WHAT TO DO: Working from the records below, repeat exactly the lines starting at the line that contains "hold endpoints to" and ending at the line that contains "finalWirelength_um 5483 \", inclusive.

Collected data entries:
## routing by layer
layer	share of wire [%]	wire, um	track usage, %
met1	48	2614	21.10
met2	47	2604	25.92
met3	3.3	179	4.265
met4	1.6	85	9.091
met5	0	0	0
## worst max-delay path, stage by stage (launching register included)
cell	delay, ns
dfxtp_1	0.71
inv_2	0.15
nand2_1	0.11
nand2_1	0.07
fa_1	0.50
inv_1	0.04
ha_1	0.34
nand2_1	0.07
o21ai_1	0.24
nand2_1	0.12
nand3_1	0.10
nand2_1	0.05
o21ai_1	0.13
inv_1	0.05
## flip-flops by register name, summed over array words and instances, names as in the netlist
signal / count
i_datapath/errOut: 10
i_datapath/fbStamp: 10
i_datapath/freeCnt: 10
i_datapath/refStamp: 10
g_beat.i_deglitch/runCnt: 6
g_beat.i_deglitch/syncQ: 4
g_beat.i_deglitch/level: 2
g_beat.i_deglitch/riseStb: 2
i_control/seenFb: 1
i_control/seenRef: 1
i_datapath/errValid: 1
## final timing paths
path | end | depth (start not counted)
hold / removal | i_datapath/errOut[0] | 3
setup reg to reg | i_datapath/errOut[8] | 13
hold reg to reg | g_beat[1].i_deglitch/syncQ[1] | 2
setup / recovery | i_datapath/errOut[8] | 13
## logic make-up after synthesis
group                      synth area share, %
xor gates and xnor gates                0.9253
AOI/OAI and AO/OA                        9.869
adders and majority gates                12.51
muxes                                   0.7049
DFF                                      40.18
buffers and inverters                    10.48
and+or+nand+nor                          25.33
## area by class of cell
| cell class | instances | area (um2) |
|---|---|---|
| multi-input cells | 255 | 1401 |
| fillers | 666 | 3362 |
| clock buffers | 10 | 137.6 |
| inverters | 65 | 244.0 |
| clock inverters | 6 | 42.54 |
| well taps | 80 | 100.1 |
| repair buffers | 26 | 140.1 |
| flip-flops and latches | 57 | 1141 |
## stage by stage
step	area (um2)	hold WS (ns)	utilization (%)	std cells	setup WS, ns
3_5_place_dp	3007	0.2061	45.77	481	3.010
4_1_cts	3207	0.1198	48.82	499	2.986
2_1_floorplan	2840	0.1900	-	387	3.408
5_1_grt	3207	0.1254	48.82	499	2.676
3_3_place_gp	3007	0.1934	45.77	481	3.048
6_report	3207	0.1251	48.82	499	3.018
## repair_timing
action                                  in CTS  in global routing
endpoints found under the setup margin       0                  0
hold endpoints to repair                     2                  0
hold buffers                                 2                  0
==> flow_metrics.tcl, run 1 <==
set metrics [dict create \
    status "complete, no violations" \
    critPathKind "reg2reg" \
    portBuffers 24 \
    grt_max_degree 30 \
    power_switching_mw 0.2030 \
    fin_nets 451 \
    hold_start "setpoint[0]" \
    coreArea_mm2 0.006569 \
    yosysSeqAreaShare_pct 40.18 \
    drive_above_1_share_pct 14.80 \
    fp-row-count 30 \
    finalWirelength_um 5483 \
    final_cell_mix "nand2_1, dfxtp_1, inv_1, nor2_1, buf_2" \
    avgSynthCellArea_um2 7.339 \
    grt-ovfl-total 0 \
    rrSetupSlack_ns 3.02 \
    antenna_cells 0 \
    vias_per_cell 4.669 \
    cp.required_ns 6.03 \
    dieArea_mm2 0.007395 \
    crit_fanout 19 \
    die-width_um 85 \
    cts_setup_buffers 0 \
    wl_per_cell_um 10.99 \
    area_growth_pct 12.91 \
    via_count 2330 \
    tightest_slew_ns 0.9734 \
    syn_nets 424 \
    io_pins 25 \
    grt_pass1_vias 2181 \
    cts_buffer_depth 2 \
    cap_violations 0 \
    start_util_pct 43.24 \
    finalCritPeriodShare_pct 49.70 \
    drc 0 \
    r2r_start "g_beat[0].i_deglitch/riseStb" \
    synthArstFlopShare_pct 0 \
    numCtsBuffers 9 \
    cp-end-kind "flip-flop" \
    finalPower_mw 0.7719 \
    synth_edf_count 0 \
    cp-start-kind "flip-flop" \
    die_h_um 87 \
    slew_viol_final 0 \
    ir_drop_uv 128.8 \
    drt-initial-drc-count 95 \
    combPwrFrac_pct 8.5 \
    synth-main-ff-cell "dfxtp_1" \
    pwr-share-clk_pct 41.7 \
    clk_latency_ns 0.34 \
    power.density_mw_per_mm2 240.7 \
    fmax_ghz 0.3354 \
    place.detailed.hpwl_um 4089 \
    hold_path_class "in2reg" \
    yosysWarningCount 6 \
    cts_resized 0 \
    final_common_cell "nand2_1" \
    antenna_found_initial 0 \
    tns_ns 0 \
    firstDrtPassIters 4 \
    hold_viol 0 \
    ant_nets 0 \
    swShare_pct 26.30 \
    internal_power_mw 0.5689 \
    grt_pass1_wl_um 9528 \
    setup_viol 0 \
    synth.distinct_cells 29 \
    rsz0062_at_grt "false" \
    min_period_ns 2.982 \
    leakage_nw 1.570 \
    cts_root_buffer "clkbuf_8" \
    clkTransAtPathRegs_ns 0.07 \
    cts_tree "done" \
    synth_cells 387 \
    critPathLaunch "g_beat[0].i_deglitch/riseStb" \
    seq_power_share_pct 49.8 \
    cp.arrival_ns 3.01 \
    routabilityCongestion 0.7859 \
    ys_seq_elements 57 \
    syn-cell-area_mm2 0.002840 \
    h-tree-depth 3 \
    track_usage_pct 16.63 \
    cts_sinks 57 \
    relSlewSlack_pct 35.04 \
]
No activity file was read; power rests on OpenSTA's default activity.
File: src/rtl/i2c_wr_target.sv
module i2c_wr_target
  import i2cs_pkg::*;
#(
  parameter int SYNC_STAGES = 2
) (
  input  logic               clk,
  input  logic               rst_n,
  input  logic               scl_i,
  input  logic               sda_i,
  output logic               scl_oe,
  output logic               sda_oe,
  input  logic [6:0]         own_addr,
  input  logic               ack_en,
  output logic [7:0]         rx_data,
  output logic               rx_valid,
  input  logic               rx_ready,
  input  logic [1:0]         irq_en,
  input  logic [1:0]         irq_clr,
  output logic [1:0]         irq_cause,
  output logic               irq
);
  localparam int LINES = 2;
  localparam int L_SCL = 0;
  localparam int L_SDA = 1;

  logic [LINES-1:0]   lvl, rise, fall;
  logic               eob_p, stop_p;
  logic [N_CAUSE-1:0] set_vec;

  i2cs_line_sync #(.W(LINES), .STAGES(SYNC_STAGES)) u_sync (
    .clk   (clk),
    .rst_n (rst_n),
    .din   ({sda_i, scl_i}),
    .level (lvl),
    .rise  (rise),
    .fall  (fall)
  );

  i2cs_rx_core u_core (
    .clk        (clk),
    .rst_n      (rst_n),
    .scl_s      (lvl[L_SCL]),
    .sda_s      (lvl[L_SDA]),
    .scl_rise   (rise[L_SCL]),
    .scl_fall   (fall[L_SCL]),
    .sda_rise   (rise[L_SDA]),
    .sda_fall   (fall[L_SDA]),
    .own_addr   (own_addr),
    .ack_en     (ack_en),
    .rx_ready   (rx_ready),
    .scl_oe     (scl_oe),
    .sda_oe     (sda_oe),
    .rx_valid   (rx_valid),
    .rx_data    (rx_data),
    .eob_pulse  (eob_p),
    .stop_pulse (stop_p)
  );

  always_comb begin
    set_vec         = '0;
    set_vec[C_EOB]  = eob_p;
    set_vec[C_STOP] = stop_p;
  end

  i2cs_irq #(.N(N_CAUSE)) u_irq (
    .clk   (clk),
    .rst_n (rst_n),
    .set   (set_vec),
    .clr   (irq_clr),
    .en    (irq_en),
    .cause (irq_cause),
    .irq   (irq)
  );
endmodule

SOLUTION:
hold endpoints to repair                     2                  0
hold buffers                                 2                  0
==> flow_metrics.tcl, run 1 <==
set metrics [dict create \
    status "complete, no violations" \
    critPathKind "reg2reg" \
    portBuffers 24 \
    grt_max_degree 30 \
    power_switching_mw 0.2030 \
    fin_nets 451 \
    hold_start "setpoint[0]" \
    coreArea_mm2 0.006569 \
    yosysSeqAreaShare_pct 40.18 \
    drive_above_1_share_pct 14.80 \
    fp-row-count 30 \
    finalWirelength_um 5483 \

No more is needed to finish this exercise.